#### [What is expected]
Please copy, exactly as they appear below, the lines from the one containing "nand2_1 | 46 | 0.035" through the one containing "dfxtp_1 310, inv_2".

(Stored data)
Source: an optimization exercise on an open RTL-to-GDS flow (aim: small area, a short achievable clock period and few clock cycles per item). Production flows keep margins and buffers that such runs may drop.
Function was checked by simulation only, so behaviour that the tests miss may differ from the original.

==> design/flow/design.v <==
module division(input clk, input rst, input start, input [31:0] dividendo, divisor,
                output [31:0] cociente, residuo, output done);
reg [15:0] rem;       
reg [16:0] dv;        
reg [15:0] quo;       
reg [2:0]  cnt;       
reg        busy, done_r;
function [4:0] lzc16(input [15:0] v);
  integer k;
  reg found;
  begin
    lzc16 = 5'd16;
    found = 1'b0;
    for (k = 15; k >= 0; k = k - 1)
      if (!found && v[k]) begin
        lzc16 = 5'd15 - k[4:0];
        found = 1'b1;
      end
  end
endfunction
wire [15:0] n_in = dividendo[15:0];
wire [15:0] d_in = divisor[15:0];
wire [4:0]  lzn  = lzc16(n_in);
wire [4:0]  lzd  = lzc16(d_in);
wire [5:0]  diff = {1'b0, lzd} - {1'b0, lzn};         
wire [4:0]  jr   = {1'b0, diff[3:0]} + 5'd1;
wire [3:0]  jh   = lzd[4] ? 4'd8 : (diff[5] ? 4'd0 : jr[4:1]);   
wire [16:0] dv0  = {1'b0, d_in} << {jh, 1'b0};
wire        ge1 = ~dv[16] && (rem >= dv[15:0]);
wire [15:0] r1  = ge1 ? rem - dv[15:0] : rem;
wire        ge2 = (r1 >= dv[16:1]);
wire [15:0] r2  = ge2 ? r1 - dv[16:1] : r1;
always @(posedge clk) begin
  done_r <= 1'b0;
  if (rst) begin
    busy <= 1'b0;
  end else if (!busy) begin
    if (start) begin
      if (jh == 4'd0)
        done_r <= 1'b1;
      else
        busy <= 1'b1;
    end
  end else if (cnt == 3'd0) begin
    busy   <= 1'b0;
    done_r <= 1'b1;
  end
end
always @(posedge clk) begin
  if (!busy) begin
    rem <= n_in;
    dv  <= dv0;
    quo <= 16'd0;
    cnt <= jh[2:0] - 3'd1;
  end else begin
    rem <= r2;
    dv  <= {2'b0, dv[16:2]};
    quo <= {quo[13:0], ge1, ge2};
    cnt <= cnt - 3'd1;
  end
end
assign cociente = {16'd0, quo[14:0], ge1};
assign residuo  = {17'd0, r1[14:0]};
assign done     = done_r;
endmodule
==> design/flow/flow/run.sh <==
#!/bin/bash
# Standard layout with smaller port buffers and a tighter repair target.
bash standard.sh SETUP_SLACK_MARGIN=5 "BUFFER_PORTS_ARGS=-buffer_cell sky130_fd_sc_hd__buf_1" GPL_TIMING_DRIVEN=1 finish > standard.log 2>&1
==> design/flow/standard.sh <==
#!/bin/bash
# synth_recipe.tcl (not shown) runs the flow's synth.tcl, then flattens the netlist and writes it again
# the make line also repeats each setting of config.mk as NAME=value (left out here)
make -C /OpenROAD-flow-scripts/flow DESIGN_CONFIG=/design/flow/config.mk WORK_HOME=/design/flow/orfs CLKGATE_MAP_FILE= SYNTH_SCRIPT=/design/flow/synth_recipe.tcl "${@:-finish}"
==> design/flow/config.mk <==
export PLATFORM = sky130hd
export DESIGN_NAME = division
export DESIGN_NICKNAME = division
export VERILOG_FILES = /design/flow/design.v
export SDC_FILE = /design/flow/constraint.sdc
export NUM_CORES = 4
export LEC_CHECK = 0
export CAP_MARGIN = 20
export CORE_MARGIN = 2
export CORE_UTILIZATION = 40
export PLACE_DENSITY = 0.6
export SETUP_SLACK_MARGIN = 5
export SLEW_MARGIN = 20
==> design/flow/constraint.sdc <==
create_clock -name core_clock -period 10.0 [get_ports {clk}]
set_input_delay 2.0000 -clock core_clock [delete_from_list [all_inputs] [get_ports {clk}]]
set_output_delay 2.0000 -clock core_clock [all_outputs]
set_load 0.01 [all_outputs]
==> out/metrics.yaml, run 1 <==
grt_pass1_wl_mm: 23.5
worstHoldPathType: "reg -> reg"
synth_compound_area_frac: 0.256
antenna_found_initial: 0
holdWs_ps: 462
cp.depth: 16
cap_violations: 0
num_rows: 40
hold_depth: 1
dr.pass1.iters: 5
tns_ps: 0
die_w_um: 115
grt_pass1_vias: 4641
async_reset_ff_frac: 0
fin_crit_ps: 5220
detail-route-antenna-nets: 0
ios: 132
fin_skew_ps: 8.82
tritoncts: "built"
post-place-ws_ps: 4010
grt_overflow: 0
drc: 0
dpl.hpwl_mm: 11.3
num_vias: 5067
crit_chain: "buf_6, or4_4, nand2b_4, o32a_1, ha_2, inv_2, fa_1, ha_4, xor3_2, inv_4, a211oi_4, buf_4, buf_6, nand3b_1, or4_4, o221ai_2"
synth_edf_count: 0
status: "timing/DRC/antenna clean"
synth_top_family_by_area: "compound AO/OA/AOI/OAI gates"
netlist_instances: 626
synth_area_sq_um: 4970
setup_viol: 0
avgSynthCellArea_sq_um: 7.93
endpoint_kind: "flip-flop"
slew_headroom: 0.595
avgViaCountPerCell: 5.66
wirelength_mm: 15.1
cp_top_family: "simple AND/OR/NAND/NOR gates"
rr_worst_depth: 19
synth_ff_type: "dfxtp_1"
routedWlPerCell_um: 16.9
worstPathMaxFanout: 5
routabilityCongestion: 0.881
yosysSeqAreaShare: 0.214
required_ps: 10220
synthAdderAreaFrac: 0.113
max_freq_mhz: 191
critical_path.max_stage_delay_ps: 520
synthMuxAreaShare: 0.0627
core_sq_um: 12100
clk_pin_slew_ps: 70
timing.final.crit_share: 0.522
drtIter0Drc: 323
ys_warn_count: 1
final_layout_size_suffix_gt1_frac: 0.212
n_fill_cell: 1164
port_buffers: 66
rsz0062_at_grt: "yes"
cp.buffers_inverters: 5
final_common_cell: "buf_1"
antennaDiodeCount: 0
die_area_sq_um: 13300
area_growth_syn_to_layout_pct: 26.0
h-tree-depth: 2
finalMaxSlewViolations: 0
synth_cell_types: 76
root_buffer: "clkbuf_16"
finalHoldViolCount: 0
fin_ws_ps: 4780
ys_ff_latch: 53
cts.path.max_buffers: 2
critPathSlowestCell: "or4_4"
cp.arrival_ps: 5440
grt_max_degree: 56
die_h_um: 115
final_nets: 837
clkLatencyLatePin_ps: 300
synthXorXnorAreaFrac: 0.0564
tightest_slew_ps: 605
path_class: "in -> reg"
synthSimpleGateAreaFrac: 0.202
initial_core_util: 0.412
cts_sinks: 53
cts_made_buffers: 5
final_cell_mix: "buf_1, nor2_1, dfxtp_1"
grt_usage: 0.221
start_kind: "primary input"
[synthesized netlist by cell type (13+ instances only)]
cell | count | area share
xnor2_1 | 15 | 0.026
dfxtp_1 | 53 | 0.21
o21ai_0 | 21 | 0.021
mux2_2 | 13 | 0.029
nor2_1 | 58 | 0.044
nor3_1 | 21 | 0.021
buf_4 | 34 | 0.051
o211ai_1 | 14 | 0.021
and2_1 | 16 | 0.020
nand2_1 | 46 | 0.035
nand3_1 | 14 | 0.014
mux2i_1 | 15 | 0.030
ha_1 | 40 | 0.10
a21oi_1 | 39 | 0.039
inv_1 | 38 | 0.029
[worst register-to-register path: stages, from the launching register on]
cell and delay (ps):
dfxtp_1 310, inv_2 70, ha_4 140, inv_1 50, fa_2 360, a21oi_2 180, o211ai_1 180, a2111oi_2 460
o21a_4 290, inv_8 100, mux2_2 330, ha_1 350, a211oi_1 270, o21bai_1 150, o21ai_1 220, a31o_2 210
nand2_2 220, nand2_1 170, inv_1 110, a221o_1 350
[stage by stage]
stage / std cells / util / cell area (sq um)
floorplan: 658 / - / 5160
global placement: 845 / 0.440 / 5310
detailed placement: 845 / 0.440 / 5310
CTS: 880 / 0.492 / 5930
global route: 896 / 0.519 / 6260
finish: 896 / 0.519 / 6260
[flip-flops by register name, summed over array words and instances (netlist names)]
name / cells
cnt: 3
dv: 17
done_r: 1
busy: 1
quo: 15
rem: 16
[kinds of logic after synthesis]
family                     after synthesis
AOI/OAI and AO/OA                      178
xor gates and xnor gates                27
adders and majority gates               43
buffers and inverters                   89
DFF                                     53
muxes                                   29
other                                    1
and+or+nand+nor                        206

#### [Exercise result]
nand2_1 | 46 | 0.035
nand3_1 | 14 | 0.014
mux2i_1 | 15 | 0.030
ha_1 | 40 | 0.10
a21oi_1 | 39 | 0.039
inv_1 | 38 | 0.029
[worst register-to-register path: stages, from the launching register on]
cell and delay (ps):
dfxtp_1 310, inv_2 70, ha_4 140, inv_1 50, fa_2 360, a21oi_2 180, o211ai_1 180, a2111oi_2 460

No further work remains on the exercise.